"There have been rumblings for some time to the effect that the neo-darwinian synthesis of the early twentieth century is incomplete and due for a major revision. In the past decade, several authors have written books to articulate this feeling and to begin the move towards a second synthesis. … Evolution in Four Dimensions by Eva Jablonka and Marion Lamb is the most recent addition to this genre, and contributes yet another valuable perspective to the discussion."
"… Jablonka and Lamb build on evidence from standard research in evolutionary and molecular biology, and their case should be examined on its merits, rather than being dismissed by a knee-jerk reaction.
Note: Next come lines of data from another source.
<file path="config.mk">
export PLATFORM = sky130hd
export DESIGN_NAME = pwmps_top
export DESIGN_NICKNAME = d
export VERILOG_FILES = /design/src/hw/pwmps_scaler.v /design/src/hw/pwmps_top.v
export VERILOG_INCLUDE_DIRS = /design/src /design/src/hw
export SDC_FILE = /design/constraint.sdc
export NUM_CORES = 1
export LEC_CHECK = 0
export BUFFER_PORTS_ARGS = -buffer_cell sky130_fd_sc_hd__buf_4
export CAP_MARGIN = 20
export CORE_AREA = 4 4 116 107
export DETAILED_ROUTE_END_ITERATION = 10
export DIE_AREA = 0 0 120 111
export PLACE_DENSITY_LB_ADDON = 0.12
export RECOVER_POWER = 50
export SLEW_MARGIN = 5
export SYNTH_ARGS = -nofsm -noshare
export SYNTH_HDL_FRONTEND = slang
export SYNTH_SLANG_ARGS = --single-unit
</file>
<file path="constraint.sdc">
create_clock -name pclk -period 7.2 [get_ports pclk]
set_input_delay 1.44 -clock pclk [delete_from_list [all_inputs] [get_ports pclk]]
set_output_delay 1.44 -clock pclk [all_outputs]
set_load 0.01 [all_outputs]
</file>
<file path="src/hw/pwmps_defines.vh">
/*
 Constants for the pwm pairing and clock-scaling slice: register word indices,
 field positions and a control mask. Assumes an APB slave with 32-bit words.
*/
// Operation
// - Three pairing bits join adjacent channel pairs
// - Cleared pairing bit keeps channels independent
// - Pair 4/5: 4 high, 5 low, ch5 controls
// - Pair 2/3: 2 high, 3 low, ch3 controls
// - Pair 0/1: 0 high, 1 low, ch1 controls
// - Wait-halt bit stops prescaler in wait
// - Freeze-halt bit stops prescaler in freeze
// - Registers usable in freeze; clock resumes
// - Test registers read zero, ignore writes
// - Scaled A is A over twice scale
// - Scale A zero means 256
// - Scale A write reloads its counter
// - Scaled B is B over twice scale
// - Scale B zero means 256
// - Scale B write reloads its counter
// - Clocks A, B are bus/2^n, n 0..7
// - Clock-select picks prescaled or scaled clock
`ifndef PWMPS_DEFINES_VH
`define PWMPS_DEFINES_VH
`define PWMPS_IDX_PRESCALE 8'h03
`define PWMPS_IDX_CHAN_CTL 8'h04
`define PWMPS_IDX_CTL 8'h05
`define PWMPS_IDX_TEST1 8'h06
`define PWMPS_IDX_TEST2 8'h07
`define PWMPS_IDX_SCLA 8'h08
`define PWMPS_IDX_SCLB 8'h09
`define PWMPS_BIT_J45 6
`define PWMPS_BIT_J23 5
`define PWMPS_BIT_J01 4
`define PWMPS_BIT_WAIT 3
`define PWMPS_BIT_FRZ 2
`define PWMPS_CTL_MASK 8'h7c
`define PWMPS_PRE_A_LSB 0
`define PWMPS_PRE_B_LSB 4
`define PWMPS_CC_SEL_LSB 0
`define PWMPS_CC_POL_LSB 8
`define PWMPS_CC_ALN_LSB 16
`define PWMPS_CC_EN_LSB 24
`endif

</file>
<file path="src/hw/pwmps_scaler.v">
/*
 Scale counter: divides ticks of a prescaled clock by twice the scale.
 Assumes src_tick is a one-cycle pulse on pclk.
*/
`timescale 1ns/1ns
module pwmps_scaler #(
   parameter W = 8
) (
   // Clock and reset
   input wire pclk,
   input wire presetn,
   // Control
   input wire [W-1:0] scale,
   input wire reload,
   input wire src_tick,
   // Result
   output reg scaled_tick,
   output reg half_q
);
   reg [W:0] cnt_q;
   wire [W:0] start;
   // Zero stands for full scale
   assign start = (scale == {W{1'b0}}) ? {1'b1, {W{1'b0}}} : {1'b0, scale};
   always @(posedge pclk or negedge presetn) begin
      if (!presetn) begin
         cnt_q <= {1'b1, {W{1'b0}}};
         half_q <= 1'b0;
         scaled_tick <= 1'b0;
      end else begin
         scaled_tick <= 1'b0;
         if (reload) begin
            cnt_q <= start;
         end else if (src_tick) begin
            if (cnt_q <= {{W{1'b0}}, 1'b1}) begin
               cnt_q <= start;
               half_q <= ~half_q;
               scaled_tick <= half_q;
            end else begin
               cnt_q <= cnt_q - {{W{1'b0}}, 1'b1};
            end
         end
      end
   end
endmodule // pwmps_scaler

</file>
<file path="src/hw/pwmps_top.v">
/*
 Pairing, low-power gating and clock scaling slice of a six-channel pwm,
 with its APB register file. Assumes wait and freeze arrive as pins, and
 that the channel counters outside use the per-channel ticks and the
 effective per-channel controls driven here.
*/
// Local design decision: the APB interface to the registers.
`timescale 1ns/1ns
`include "pwmps_defines.vh"
module pwmps_top (
   // APB
   input wire pclk,
   input wire presetn,
   input wire psel,
   input wire penable,
   input wire pwrite,
   input wire [11:0] paddr,
   input wire [31:0] pwdata,
   output reg [31:0] prdata,
   output reg pready,
   output reg pslverr,
   // Processor modes
   input wire wait_mode,
   input wire freeze_mode,
   // Raw channel outputs from the 8-bit and 16-bit modulators
   input wire [5:0] chan_wave,
   input wire [2:0] pair_wave,
   // Channel clocking and effective controls
   output reg [5:0] chan_tick_q,
   output reg [5:0] chan_enable_q,
   output reg [5:0] chan_polarity_q,
   output reg [5:0] chan_align_q,
   output reg [2:0] pair_active_q,
   output reg [5:0] modulator_output_port,
   output reg scaled_clock_a,
   output reg scaled_clock_b
);
   reg [7:0] pairing_and_low_power_control;
   reg [7:0] scale_a_divisor;
   reg [7:0] scale_b_divisor;
   reg [7:0] prescale_q;
   reg [31:0] chan_ctl_q;
   reg wait_s1_q, wait_s2_q, frz_s1_q, frz_s2_q;
   reg [6:0] pre_cnt_q;
   wire [7:0] pre_tick;
   wire [9:0] idx;
   wire aligned;
   wire wr_en;
   wire rd_en;
   wire halt;
   wire tick_a;
   wire tick_b;
   wire stick_a;
   wire stick_b;
   wire half_a;
   wire half_b;
   wire [2:0] pre_a;
   wire [2:0] pre_b;
   wire [5:0] sel;
   wire [5:0] en_raw;
   wire [5:0] pol_raw;
   wire [5:0] aln_raw;
   wire [2:0] join_bits;
   wire wr_scla;
   wire wr_sclb;
   wire [7:0] scale_a_in;
   wire [7:0] scale_b_in;
   reg [31:0] rd_d;
   reg err_d;
   reg [5:0] tick_d;

   assign idx = paddr[11:2];
   assign aligned = (paddr[1:0] == 2'b00);
   assign wr_en = psel & penable & pwrite;
   assign rd_en = psel & penable & ~pwrite;
   assign pre_a = prescale_q[`PWMPS_PRE_A_LSB +: 3];
   assign pre_b = prescale_q[`PWMPS_PRE_B_LSB +: 3];
   assign sel = chan_ctl_q[`PWMPS_CC_SEL_LSB +: 6];
   assign pol_raw = chan_ctl_q[`PWMPS_CC_POL_LSB +: 6];
   assign aln_raw = chan_ctl_q[`PWMPS_CC_ALN_LSB +: 6];
   assign en_raw = chan_ctl_q[`PWMPS_CC_EN_LSB +: 6];
   assign join_bits = {pairing_and_low_power_control[`PWMPS_BIT_J45],
                       pairing_and_low_power_control[`PWMPS_BIT_J23],
                       pairing_and_low_power_control[`PWMPS_BIT_J01]};
   assign wr_scla = wr_en & aligned & (idx == `PWMPS_IDX_SCLA);
   assign wr_sclb = wr_en & aligned & (idx == `PWMPS_IDX_SCLB);
   // The divisor register updates on the same edge, so the reload takes the bus value
   assign scale_a_in = wr_scla ? pwdata[7:0] : scale_a_divisor;
   assign scale_b_in = wr_sclb ? pwdata[7:0] : scale_b_divisor;

   // Mode pins come from another domain
   always @(posedge pclk or negedge presetn) begin
      if (!presetn) begin
         wait_s1_q <= 1'b0;
         wait_s2_q <= 1'b0;
         frz_s1_q <= 1'b0;
         frz_s2_q <= 1'b0;
      end else begin
         wait_s1_q <= wait_mode;
         wait_s2_q <= wait_s1_q;
         frz_s1_q <= freeze_mode;
         frz_s2_q <= frz_s1_q;
      end
   end

   // Gating the prescaler input halts every counter downstream at once
   assign halt = (wait_s2_q & pairing_and_low_power_control[`PWMPS_BIT_WAIT])
               | (frz_s2_q & pairing_and_low_power_control[`PWMPS_BIT_FRZ]);

   // Prescaler: pre_tick[n] pulses once per 2^n bus clocks
   always @(posedge pclk or negedge presetn) begin
      if (!presetn) begin
         pre_cnt_q <= 7'h00;
      end else if (!halt) begin
         pre_cnt_q <= pre_cnt_q + 7'h01;
      end
   end

   assign pre_tick[0] = ~halt;
   genvar t;
   generate
      for (t = 1; t < 8; t = t + 1) begin : g_pre
         assign pre_tick[t] = ~halt & (&pre_cnt_q[t-1:0]);
      end
   endgenerate

   assign tick_a = pre_tick[pre_a];
   assign tick_b = pre_tick[pre_b];

   pwmps_scaler #(
      .W(8)
   ) u_scale_a (
      .pclk(pclk),
      .presetn(presetn),
      .scale(scale_a_in),
      .reload(wr_scla),
      .src_tick(tick_a),
      .scaled_tick(stick_a),
      .half_q(half_a)
   );

   pwmps_scaler #(
      .W(8)
   ) u_scale_b (
      .pclk(pclk),
      .presetn(presetn),
      .scale(scale_b_in),
      .reload(wr_sclb),
      .src_tick(tick_b),
      .scaled_tick(stick_b),
      .half_q(half_b)
   );

   // Channel clock choice; channels 2 and 3 use clock B
   always @* begin
      tick_d[0] = sel[0] ? stick_a : tick_a;
      tick_d[1] = sel[1] ? stick_a : tick_a;
      tick_d[2] = sel[2] ? stick_b : tick_b;
      tick_d[3] = sel[3] ? stick_b : tick_b;
      tick_d[4] = sel[4] ? stick_a : tick_a;
      tick_d[5] = sel[5] ? stick_a : tick_a;
   end

   // Per pair: low channel n+1 rules the joined channel; high channel idles
   genvar g;
   generate
      for (g = 0; g < 3; g = g + 1) begin : g_pair
         always @(posedge pclk or negedge presetn) begin
            if (!presetn) begin
               chan_tick_q[2*g+1:2*g] <= 2'b00;
               chan_enable_q[2*g+1:2*g] <= 2'b00;
               chan_polarity_q[2*g+1:2*g] <= 2'b00;
               chan_align_q[2*g+1:2*g] <= 2'b00;
               modulator_output_port[2*g+1:2*g] <= 2'b00;
               pair_active_q[g] <= 1'b0;
            end else if (join_bits[g]) begin
               // High byte counter shares the low channel's clock and controls
               chan_tick_q[2*g+1:2*g] <= {2{tick_d[2*g+1]}};
               chan_enable_q[2*g+1:2*g] <= {2{en_raw[2*g+1]}};
               chan_polarity_q[2*g+1:2*g] <= {2{pol_raw[2*g+1]}};
               chan_align_q[2*g+1:2*g] <= {2{aln_raw[2*g+1]}};
               modulator_output_port[2*g+1] <= pair_wave[g] & en_raw[2*g+1];
               modulator_output_port[2*g] <= 1'b0;
               pair_active_q[g] <= 1'b1;
            end else begin
               chan_tick_q[2*g+1:2*g] <= tick_d[2*g+1:2*g];
               chan_enable_q[2*g+1:2*g] <= en_raw[2*g+1:2*g];
               chan_polarity_q[2*g+1:2*g] <= pol_raw[2*g+1:2*g];
               chan_align_q[2*g+1:2*g] <= aln_raw[2*g+1:2*g];
               modulator_output_port[2*g+1:2*g] <= chan_wave[2*g+1:2*g] & en_raw[2*g+1:2*g];
               pair_active_q[g] <= 1'b0;
            end
         end
      end
   endgenerate

   // Scaled clock levels for observation
   always @(posedge pclk or negedge presetn) begin
      if (!presetn) begin
         scaled_clock_a <= 1'b0;
         scaled_clock_b <= 1'b0;
      end else begin
         scaled_clock_a <= half_a;
         scaled_clock_b <= half_b;
      end
   end

   // Register writes; pairing changes are not blocked while channels run
   always @(posedge pclk or negedge presetn) begin
      if (!presetn) begin
         pairing_and_low_power_control <= 8'h00;
         scale_a_divisor <= 8'h00;
         scale_b_divisor <= 8'h00;
         prescale_q <= 8'h00;
         chan_ctl_q <= 32'h0000_0000;
      end else if (wr_en & aligned) begin
         case (idx)
            `PWMPS_IDX_PRESCALE: prescale_q <= pwdata[7:0] & 8'h77;
            `PWMPS_IDX_CHAN_CTL: chan_ctl_q <= pwdata & 32'h3f3f_3f3f;
            `PWMPS_IDX_CTL: pairing_and_low_power_control <= pwdata[7:0] & `PWMPS_CTL_MASK;
            `PWMPS_IDX_SCLA: scale_a_divisor <= pwdata[7:0];
            `PWMPS_IDX_SCLB: scale_b_divisor <= pwdata[7:0];
            default: ;
         endcase
      end
   end

   // Read mux; test words are zero and writes to them are dropped
   always @* begin
      rd_d = 32'h0000_0000;
      err_d = ~aligned;
      case (idx)
         `PWMPS_IDX_PRESCALE: rd_d = {24'h00_0000, prescale_q};
         `PWMPS_IDX_CHAN_CTL: rd_d = chan_ctl_q;
         `PWMPS_IDX_CTL: rd_d = {24'h00_0000, pairing_and_low_power_control};
         `PWMPS_IDX_TEST1: rd_d = 32'h0000_0000;
         `PWMPS_IDX_TEST2: rd_d = 32'h0000_0000;
         `PWMPS_IDX_SCLA: rd_d = {24'h00_0000, scale_a_divisor};
         `PWMPS_IDX_SCLB: rd_d = {24'h00_0000, scale_b_divisor};
         default: err_d = 1'b1;
      endcase
   end

   // Zero-wait answer: pready and data registered during setup
   always @(posedge pclk or negedge presetn) begin
      if (!presetn) begin
         prdata <= 32'h0000_0000;
         pready <= 1'b0;
         pslverr <= 1'b0;
      end else begin
         pready <= psel & ~penable;
         pslverr <= psel & ~penable & err_d;
         // A refused read returns zero, even when the index itself is mapped
         prdata <= (psel & ~penable & ~pwrite & ~err_d) ? rd_d : 32'h0000_0000;
      end
   end

   wire unused_rd;
   assign unused_rd = rd_en;
endmodule // pwmps_top

</file>
* Word-level counts from Yosys, hierarchy flattened
Cells that the tools add are included.
** Operators by class
- $add $sub $neg :: 3
- Order comparisons :: 4
- Equality and inequality tests :: 7
- Multiplexer cells :: 47
- Bitwise gates (word level) :: 34
- Reductions and logical operators :: 19
** Operator list (number)
- 30-bit one-hot mux with 5 select lines :: 1
- 9-bit 2-to-1 mux :: 8
- 10-bit by 3-bit == test with 1-bit output (second input constant) :: 4
- 1-bit 2-to-1 mux :: 30
- 30-bit 2-to-1 mux :: 1
- 1-bit bitwise AND :: 21
- 10-bit by 4-bit == test with 1-bit output (second input constant) :: 2
- 9-bit by 1-bit less-or-equal comparator with 1-bit output (second input constant) :: 2
- 9-bit by 1-bit subtractor with 9-bit output (second input constant) :: 2
- 8-bit zero test :: 2
- 8-bit 2-to-1 mux :: 2
- 2-bit AND reduction :: 6
- 10-bit by 2-bit == test with 1-bit output (second input constant) :: 1
- 1-bit inverter :: 9
- 3-bit AND reduction :: 3
- 3-bit by 4-bit less-than comparator with 1-bit output (second input constant) :: 2
- 7-bit by 1-bit adder with 7-bit output (second input constant) :: 1
- 7-bit AND reduction :: 1
- 7-bit OR reduction :: 1
- 2-bit bitwise AND :: 3
- 1-bit binary-select mux with 3-bit select :: 2
- 2-bit 2-to-1 mux :: 3
- 6-bit AND reduction :: 1
- 5-bit AND reduction :: 1
- other kinds (4) :: 5
** Storage, ports and cells
- Register bits after elaboration :: 151
- Input bits :: 60
- Word-level logic and storage cells :: 153

* Longest topological paths before layout
- Depth in word-level cells :: 10
- Gate-level depth with buffers :: 11

* Cells and area by module
A second synthesis with hierarchy kept.
** Second synthesis, totals
- Cells, all modules :: 533
- Area total of the unflattened synthesis :: 6597.6 µm²
** By module, submodules not included
- pwmps_top :: times used 1, cells each 365, area an instance 5118.7 µm², seq. area each 3128.0 µm²
- pwmps_scaler :: times used 2, cells each 84, area an instance 739.5 µm², seq. area each 276.5 µm²

* Worst setup path before layout
Ideal clock, no wire load.
- Path type :: input-to-reg
- Start point :: in paddr[3]
- End point :: reg chan_ctl_q[10]
- Arrival :: 3046 ps
- Path slack :: 4030 ps
- Stages :: 5
- Path through :: nor3_1 > nand2_2 > nor4_2 > buf_2 > mux2_2
** On the way
- Longest elaborated chain between the ends :: 2
** Ends and longest elaborated chain
- from (decl) :: RTL line pwmps_top.v:17 : input wire [11:0] paddr,
- 10-bit by 3-bit == test with 1-bit output :: RTL line pwmps_top.v:217 : case (idx)
- 2-bit AND reduction (no source line)
- to (signal assigned) :: RTL line pwmps_top.v:219 : `PWMPS_IDX_CHAN_CTL: chan_ctl_q <= pwdata & 32'h3f3f_3f3f;
- to (decl) :: RTL line pwmps_top.v:42 : reg [31:0] chan_ctl_q;
No other way between the ends.
A chain may end at the register's enable or synchronous reset.

* Final worst setup path
- Start point :: in paddr[3]
- End point :: reg chan_ctl_q[20]
The elaborated chain is that of the path after synthesis.

==> out/metrics.yaml <==
sta:
  rsz0062_at_grt: "no"
  finalCriticalPeriod_ns: 3.650
  setup_viol_count_final: 0
  drv_slew: 0
  fin_worst_skew_ns: 0.006246
  fin_setup_tns_ns: 0
  worstMarginPinSlew_ns: 1.102
  slew_headroom: 0.2589
  maxClockFrequency_mhz: 274.0
  fin_ws_ns: 3.550
  hold_viol: 0
  hold_slack_ns: 0.3551
  min_period_over_period: 0.5069
pwr:
  power.density_nw_per_um2: 273.3
  ir_worst_vdd_uv: 196.4
  p_leak_nw: 3.797
floorplanning:
  rows: 37
  start_util: 0.5771
  core_area_um2: 11250
  dieWidth_um: 120
  dieArea_um2: 13320
  die_h_um: 111
  ios: 129
cts:
  postCtsHoldBufs: 0
  clk_pin_slew_ns: 0.06
  cts.sinks: 147
  ctsResizeCount: 0
  postCtsSetupBuffers: 0
  cts_buffers: 17
  cts-root-buf: "clkbuf_16"
  cts_buffer_depth: 2
  cts_tree: "done"
  clk_latency_ns: 0.42
  h-tree-depth: 4
setup_path:
  startpoint: "paddr[3]"
  rr_endpoint: "u_scale_a.cnt_q[2]"
  endpoint_kind: "flop"
  timing.setup.critical_path_class: "primary input to flop"
  worstPathArrival_ns: 3.95
  r2r_start: "pre_cnt_q[0]"
  worst_setup_path_start_kind: "primary input"
  r2r_cells: 10
  worst-r2r-setup-slack_ns: 4.21
  cp.required_ns: 7.50
  crit_fanout: 13
synthesis:
  synth_top_cell_area_share: 0.5589
  synth_edf_count: 0
  avgSynthCellArea_um2: 11.43
  synth_commonest_cells: "dfrtp_1 (145), nand2_1 (79), mux2_2 (59), nor2_1 (28), and3_1 (22)"
  syn_inst: 568
  synthArstFlopShare: 1.000
  yosysMostFrequentCell: "dfrtp_1"
  yosys-top-cells-area: "dfrtp_1 (56%), mux2_2 (10%), nand2_1 (4.6%)"
  ys_seq_area_frac: 0.5670
  ys_seq_elements: 147
  synth_area_um2: 6492
  synth.distinct_cells: 62
  yosys_most_used_dff: "dfrtp_1"
  yosysTopAreaCell: "dfrtp_1"
  yosysWarnings: 0
hold_path:
  hold_depth: 0
  hp-start: "wait_s1_q"
  hold_class: "flop to flop"
  holdPathEnd: "wait_s2_q"
grt:
  antenna_found_initial: 0
  overflow: 0
  grt_max_degree: 90
  grt_usage: 0.2618
  grt_pass1_vias: 4972
  grt_pass1_wl_mm: 26.94
placed_design:
  pre_cts_ws_ns: 2.890
  portBuffers: 116
  gp_congestion: 0.8927
  placed_area_um2: 7501
  dp_hpwl_mm: 11.59
finish:
  final_design_area_no_fill_um2: 7914
  antenna_cells: 0
  drive_above_1_share: 0.2561
  num-fill-cells: 859
  final_net_count: 754
  area_delta_synth_final_pct: 21.89
detailed_routing:
  ant_nets: 0
  via_count: 5059
  drc: 0
  initialDrtViolationCount: 448
  wl_per_cell_um: 19.60
  routed_wl_mm: 16.76
  vias_per_cell: 5.917
  drt_first_pass_iters: 5
run:
  max-cap-violations: 0
status:
  status: "completed"
==> layer usage <==
metal	part of all wire	up-vias	wire (um)	track usage
met5	0	-	0	0
met2	0.47	253	7871	0.3944
met1	0.42	2507	7087	0.3746
li1	-	2277	-	-
met3	0.091	22	1521	0.06888
met4	0.016	0	275	0.08015
==> layout by cell type (no fill, tap or decap), types with 5 or more instances in the layout <==
master     instances
dfrtp_1          145
nand2_1           79
buf_4             67
mux2_2            59
clkbuf_1          48
nor2_1            28
and3_1            22
a21oi_1           20
o21ai_0           18
clkbuf_16         17
nor3_1            11
mux2i_1           11
inv_1             10
nor4_1            10
nand3_1            8
clkbuf_4           8
nand2b_1           7
a222oi_1           7
ha_1               7
nand4_1            6
conb_1             6
nor2b_1            5
o211ai_1           5
a211oi_1           5
nand4b_1           5
==> through the flow <==
step	util	cells	power (mW)
3_5_place_dp	0.6668	822	1.304
6_report	0.7035	855	2.163
4_1_cts	0.7182	853	2.171
2_1_floorplan	-	573	1.191
3_3_place_gp	0.6668	822	1.282
5_1_grt	0.7035	855	2.259
==> cells by family (layout without fill, tap and decap cells) <==
logic type | Yosys count | after routing | synth area share
xor+xnor | 7 | 7 | 0.009443
compound gates | 85 | 85 | 0.09078
other cells | 1 | 6 | 0.0005776
fa+ha+maj | 7 | 7 | 0.01349
buf+inv | 38 | 164 | 0.02602
simple gates | 213 | 213 | 0.1734
flops | 147 | 147 | 0.5670
mux | 70 | 70 | 0.1193
==> worst max-delay path, cell delays in order <==
cell and delay (ns):
buf_4 0.14, nor3_1 0.49, nand2_2 0.27, nor4_4 0.87, buf_4 0.38, mux2_2 0.36
==> area by class of cell <==
type | instances | area [um^2] | share of cell area
clock buffer | 22 | 474.2 | 0.05992
clock inverter | 9 | 103.9 | 0.01312
inverter | 10 | 37.54 | 0.004743
multi-input combinational | 388 | 2670 | 0.3374
sequential | 147 | 3681 | 0.4651
tap | 156 | 195.2 | 0.02466
timing repair buffer | 123 | 752.0 | 0.09502
==> report_power, final <==
part	internal, mW	switching, mW
clock	0.534	0.332
combinational	0.154	0.168
sequential	0.894	0.0808
==> sequential cells by signal, summed over array words and instances, names as in the netlist, 7 cells and up <==
signal and flops:
pre_cnt_q 7, prdata 26, scale_a_divisor 8, u_scale_b.cnt_q 9
u_scale_a.cnt_q 9, scale_b_divisor 8, chan_ctl_q 24
==> how the worst max path moves through the flow <==
stage               slack [ns]        endpoint
floorplan                 4.03  chan_ctl_q[10]
global placement          2.86       prdata[7]
detailed placement        2.89       prdata[7]
CTS                       3.32       prdata[7]
global route              3.45  chan_ctl_q[20]
finish                    3.55  chan_ctl_q[20]
(Power assumes the default switching activity.)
Consider the charge of lamarckism. Jablonka and Lamb happily embrace the term, but with one important qualification. As they correctly point out, there are at least two very distinct meanings of the word. Most biologists associate lamarckism with the idea of direct adaptive feedback from the soma to the germ line. That version of lamarckism is dead, killed off by our understanding of molecular biology, and nobody is attempting to revive it.
The second meaning is actually closer to the core of Lamarck's ideas, which are rarely, if ever, read by modern biologists. The suggestion is that some heritable, adaptive changes come not from natural selection, but from the action of evolved internal systems that generate non-random 'guesses' in response to environmental challenges. Examples are not hard to find, contrary to the assumed wisdom of standard neo-darwinism. Consider the existence of 'hotspots' that make mutations in certain regions of the genome much more likely than in others. Or the impressive ability of some bacteria to increase the mutation rate of a specific gene involved in the metabolism of a given amino acid when that amino acid becomes scarce in the environment."
"If one accepts this bold, expanded version of heredity and evolution, it turns out that evolution can proceed very rapidly and phenotypic modification can precede genetic changes "” something also suggested by several of the authors of the other books mentioned above. Indeed, changes at the genetic level will often simply stabilize adaptive modifications that are initiated through phenotypic plasticity, epigenetic control mechanisms, or behavioural and symbolic means. This is a framework that would greatly help to solve old problems in evolutionary biology, such as the origin of novel structures, and even the appearance of what 'intelligent design' proponents refer to, rather nonsensically, as 'irreducible complexity'. This wouldn't require the abandonment of neo-darwinism, but rather its expansion beyond what Ernst Mayr contemptuously labelled 'bean-bag genetics'.
The irony, as Jablonka and Lamb point out, is that empirical evidence for the importance of epigenetic inheritance systems comes from the partial failure of the originally ultra-reductionist, gene-centred approach that gave us genomics. It is becoming increasingly clear that the interesting stuff is going on at the level of large gene networks, not of individual genes, partly because there is widespread functional redundancy in the genome. This is why we are seeing an astounding proliferation of 'omics' – after genomics, we have had proteomics, metabolomics and even phenomics, whatever that may mean."
Some creationists might interpret the fact that these scientists are pointing to problems with the traditional neo-darwinian view as evidence that "evolution is dying". However, this would be a mistake. Evolution isn't the same as neo-darwinism, and these scientists are finding mechanisms that make the adaptation of organisms more likely. In fact, I'd go one step further and suggest that these findings show why, if life had been designed, the designer would have used evolution.
Some years ago, Mike predicted:
"The non-teleological view of evolution is that it is not really a biological process, but instead is the consequence of many smaller biological processes. Or look at it this way: the purpose of life is not to evolve; it just happens. But a teleological view of evolution likens it to a biotic process (roughly analogous to ontogeny). Evolution was intended/anticipated. I suspect much of the so-called junk DNA comes into play here. Is evolution really nothing more than a by-product of messy molecular interactions or is it far more sophisticated (itself being designed)? Concerning the cell and its contents, Bruce Alberts noted, 'But, as it turns out, we can walk and we can talk because the chemistry that makes life possible is much more elaborate and sophisticated than anything we students had ever considered. ' More and more, I am coming to seriously think that in another few decades, another leading scientist will write, 'But, as it turns out, we exist because evolution has been much more elaborate and sophisticated than anything we students had ever considered.'"
Or, as he later added: "Let me merely say that we have just begun to understand evolution and I think we will one day find that the processes of evolution are far too sophisticated to fit comfortably in the Modern Synthesis." Well, it looks like we're a lot closer to seeing that day. Pigliucci talks of "internal systems that generate non-random 'guesses' in response to environmental challenges." Mutations, instead of being something that happens to an organism because mistakes arise in the copying of its genome, is something that the organism actively causes, controls, and takes advantage of. The future will be an interesting time for those thinking about ID.